Goal of the exercise:
In the listing that follows, the range to quote begins at the line that has "[config.mk]" and ends after the line that has "logic [15:0] lfsr_adv;"; quote it verbatim and add nothing.

Records for the exercise:
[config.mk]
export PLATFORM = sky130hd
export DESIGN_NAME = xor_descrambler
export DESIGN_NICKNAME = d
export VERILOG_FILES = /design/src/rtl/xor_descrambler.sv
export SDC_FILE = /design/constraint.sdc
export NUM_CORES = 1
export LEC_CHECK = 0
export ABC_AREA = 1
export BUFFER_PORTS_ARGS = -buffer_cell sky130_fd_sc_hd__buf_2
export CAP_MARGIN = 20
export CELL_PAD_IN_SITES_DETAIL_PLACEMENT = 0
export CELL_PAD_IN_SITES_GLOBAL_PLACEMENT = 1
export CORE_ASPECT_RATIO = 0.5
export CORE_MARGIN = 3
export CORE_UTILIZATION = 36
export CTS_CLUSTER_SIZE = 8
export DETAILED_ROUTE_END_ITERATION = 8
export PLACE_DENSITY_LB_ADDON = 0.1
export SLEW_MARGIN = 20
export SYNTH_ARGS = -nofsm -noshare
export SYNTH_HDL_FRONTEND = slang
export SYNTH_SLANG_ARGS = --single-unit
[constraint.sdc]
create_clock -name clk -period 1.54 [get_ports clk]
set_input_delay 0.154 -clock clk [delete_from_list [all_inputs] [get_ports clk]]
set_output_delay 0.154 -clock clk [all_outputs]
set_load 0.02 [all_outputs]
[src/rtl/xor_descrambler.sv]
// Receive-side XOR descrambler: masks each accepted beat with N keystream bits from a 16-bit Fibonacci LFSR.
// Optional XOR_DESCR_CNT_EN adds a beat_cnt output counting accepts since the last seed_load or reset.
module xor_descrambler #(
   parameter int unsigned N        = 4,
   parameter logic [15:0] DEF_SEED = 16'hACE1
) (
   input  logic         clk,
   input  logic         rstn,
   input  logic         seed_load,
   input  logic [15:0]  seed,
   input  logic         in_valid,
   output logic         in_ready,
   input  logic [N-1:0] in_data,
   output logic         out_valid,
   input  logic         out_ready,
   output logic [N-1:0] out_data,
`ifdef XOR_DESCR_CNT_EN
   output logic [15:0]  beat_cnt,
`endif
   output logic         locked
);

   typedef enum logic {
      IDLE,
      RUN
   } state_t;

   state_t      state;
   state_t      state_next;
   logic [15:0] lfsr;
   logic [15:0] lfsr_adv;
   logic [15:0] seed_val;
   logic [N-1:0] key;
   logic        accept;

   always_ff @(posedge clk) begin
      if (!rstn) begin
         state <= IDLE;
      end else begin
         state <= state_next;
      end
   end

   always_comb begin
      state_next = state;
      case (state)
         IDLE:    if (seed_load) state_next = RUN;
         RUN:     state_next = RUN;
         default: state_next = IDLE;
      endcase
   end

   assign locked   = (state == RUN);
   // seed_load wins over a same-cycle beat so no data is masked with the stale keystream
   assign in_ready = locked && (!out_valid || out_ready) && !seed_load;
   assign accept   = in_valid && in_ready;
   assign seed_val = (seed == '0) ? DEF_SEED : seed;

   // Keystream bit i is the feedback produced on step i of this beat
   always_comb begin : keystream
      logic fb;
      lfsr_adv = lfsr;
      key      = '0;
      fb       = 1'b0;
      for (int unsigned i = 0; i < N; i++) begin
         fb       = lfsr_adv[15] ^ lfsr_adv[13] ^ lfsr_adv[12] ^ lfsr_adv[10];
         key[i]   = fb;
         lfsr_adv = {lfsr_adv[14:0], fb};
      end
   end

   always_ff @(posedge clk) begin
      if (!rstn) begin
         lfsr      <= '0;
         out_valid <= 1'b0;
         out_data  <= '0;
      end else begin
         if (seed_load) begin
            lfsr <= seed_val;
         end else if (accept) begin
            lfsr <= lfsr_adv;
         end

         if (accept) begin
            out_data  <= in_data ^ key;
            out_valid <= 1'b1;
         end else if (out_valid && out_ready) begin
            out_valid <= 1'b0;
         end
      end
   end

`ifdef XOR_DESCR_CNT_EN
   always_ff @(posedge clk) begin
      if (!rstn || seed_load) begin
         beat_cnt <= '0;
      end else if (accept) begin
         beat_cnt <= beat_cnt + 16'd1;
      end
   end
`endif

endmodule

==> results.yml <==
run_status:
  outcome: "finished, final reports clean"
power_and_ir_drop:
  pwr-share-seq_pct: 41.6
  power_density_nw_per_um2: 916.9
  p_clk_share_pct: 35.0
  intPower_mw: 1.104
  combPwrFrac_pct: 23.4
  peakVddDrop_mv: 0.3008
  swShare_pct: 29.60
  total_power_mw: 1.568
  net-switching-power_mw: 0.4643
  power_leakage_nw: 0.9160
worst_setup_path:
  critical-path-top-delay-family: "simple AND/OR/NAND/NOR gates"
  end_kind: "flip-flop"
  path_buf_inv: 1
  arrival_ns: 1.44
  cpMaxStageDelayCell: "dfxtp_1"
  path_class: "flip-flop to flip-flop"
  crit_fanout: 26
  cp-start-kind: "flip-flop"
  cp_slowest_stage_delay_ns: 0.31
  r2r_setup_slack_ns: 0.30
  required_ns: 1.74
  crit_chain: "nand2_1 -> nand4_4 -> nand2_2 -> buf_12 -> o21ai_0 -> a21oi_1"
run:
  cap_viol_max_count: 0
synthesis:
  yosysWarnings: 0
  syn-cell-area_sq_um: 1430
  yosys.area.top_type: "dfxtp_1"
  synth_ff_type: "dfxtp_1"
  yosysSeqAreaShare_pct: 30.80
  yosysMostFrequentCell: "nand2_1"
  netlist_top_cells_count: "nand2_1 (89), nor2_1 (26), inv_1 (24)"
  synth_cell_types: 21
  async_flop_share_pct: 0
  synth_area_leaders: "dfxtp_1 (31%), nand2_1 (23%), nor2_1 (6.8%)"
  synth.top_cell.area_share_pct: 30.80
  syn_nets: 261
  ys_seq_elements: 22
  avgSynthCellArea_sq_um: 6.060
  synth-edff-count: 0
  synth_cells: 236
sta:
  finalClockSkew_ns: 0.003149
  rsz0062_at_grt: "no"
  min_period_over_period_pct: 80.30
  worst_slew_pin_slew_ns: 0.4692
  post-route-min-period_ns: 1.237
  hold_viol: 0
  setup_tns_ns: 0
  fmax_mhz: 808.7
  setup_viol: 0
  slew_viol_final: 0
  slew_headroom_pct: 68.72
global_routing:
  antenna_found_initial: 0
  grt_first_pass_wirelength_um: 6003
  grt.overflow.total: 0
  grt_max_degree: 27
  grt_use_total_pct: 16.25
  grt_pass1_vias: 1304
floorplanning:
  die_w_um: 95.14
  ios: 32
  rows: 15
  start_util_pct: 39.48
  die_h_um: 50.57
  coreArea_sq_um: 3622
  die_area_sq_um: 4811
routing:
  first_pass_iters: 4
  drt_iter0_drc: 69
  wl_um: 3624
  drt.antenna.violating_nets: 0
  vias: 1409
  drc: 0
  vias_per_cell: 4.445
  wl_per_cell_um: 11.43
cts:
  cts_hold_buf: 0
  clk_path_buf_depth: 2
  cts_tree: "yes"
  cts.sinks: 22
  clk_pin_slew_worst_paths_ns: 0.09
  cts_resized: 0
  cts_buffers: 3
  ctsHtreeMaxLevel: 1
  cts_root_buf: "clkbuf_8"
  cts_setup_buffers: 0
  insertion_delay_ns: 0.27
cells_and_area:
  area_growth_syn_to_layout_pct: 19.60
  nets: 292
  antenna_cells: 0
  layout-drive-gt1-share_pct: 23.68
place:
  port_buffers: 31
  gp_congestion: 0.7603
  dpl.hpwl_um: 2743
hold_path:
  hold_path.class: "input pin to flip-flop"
* * *
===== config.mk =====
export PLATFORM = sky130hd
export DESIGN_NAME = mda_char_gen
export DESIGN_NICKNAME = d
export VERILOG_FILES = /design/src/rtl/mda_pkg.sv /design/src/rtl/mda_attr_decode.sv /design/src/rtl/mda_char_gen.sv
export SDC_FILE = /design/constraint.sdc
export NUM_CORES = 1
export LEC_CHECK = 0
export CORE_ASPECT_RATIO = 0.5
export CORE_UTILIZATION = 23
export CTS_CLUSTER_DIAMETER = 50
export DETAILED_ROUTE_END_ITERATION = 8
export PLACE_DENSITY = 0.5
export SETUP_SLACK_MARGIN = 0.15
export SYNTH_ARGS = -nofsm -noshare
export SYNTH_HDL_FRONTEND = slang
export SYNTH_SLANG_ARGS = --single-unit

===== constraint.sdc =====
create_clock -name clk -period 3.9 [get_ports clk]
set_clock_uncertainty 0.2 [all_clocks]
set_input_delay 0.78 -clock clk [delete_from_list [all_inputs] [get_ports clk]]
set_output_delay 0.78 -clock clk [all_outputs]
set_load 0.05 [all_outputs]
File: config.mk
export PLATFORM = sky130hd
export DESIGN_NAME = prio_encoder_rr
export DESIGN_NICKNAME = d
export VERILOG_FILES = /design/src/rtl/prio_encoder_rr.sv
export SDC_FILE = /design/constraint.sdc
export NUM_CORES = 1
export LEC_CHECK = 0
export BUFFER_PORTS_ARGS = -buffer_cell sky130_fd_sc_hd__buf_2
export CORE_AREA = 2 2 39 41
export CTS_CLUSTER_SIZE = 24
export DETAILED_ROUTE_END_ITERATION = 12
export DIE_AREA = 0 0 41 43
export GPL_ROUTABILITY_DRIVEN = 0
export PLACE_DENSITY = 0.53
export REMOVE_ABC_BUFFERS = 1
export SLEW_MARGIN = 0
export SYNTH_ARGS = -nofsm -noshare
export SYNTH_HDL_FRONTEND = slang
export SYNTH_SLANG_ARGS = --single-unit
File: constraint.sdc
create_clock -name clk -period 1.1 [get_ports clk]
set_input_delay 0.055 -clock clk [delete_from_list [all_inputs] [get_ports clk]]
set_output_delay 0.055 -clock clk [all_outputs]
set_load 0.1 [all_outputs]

Written answer:
[config.mk]
export PLATFORM = sky130hd
export DESIGN_NAME = xor_descrambler
export DESIGN_NICKNAME = d
export VERILOG_FILES = /design/src/rtl/xor_descrambler.sv
export SDC_FILE = /design/constraint.sdc
export NUM_CORES = 1
export LEC_CHECK = 0
export ABC_AREA = 1
export BUFFER_PORTS_ARGS = -buffer_cell sky130_fd_sc_hd__buf_2
export CAP_MARGIN = 20
export CELL_PAD_IN_SITES_DETAIL_PLACEMENT = 0
export CELL_PAD_IN_SITES_GLOBAL_PLACEMENT = 1
export CORE_ASPECT_RATIO = 0.5
export CORE_MARGIN = 3
export CORE_UTILIZATION = 36
export CTS_CLUSTER_SIZE = 8
export DETAILED_ROUTE_END_ITERATION = 8
export PLACE_DENSITY_LB_ADDON = 0.1
export SLEW_MARGIN = 20
export SYNTH_ARGS = -nofsm -noshare
export SYNTH_HDL_FRONTEND = slang
export SYNTH_SLANG_ARGS = --single-unit
[constraint.sdc]
create_clock -name clk -period 1.54 [get_ports clk]
set_input_delay 0.154 -clock clk [delete_from_list [all_inputs] [get_ports clk]]
set_output_delay 0.154 -clock clk [all_outputs]
set_load 0.02 [all_outputs]
[src/rtl/xor_descrambler.sv]
// Receive-side XOR descrambler: masks each accepted beat with N keystream bits from a 16-bit Fibonacci LFSR.
// Optional XOR_DESCR_CNT_EN adds a beat_cnt output counting accepts since the last seed_load or reset.
module xor_descrambler #(
   parameter int unsigned N        = 4,
   parameter logic [15:0] DEF_SEED = 16'hACE1
) (
   input  logic         clk,
   input  logic         rstn,
   input  logic         seed_load,
   input  logic [15:0]  seed,
   input  logic         in_valid,
   output logic         in_ready,
   input  logic [N-1:0] in_data,
   output logic         out_valid,
   input  logic         out_ready,
   output logic [N-1:0] out_data,
`ifdef XOR_DESCR_CNT_EN
   output logic [15:0]  beat_cnt,
`endif
   output logic         locked
);

   typedef enum logic {
      IDLE,
      RUN
   } state_t;

   state_t      state;
   state_t      state_next;
   logic [15:0] lfsr;
   logic [15:0] lfsr_adv;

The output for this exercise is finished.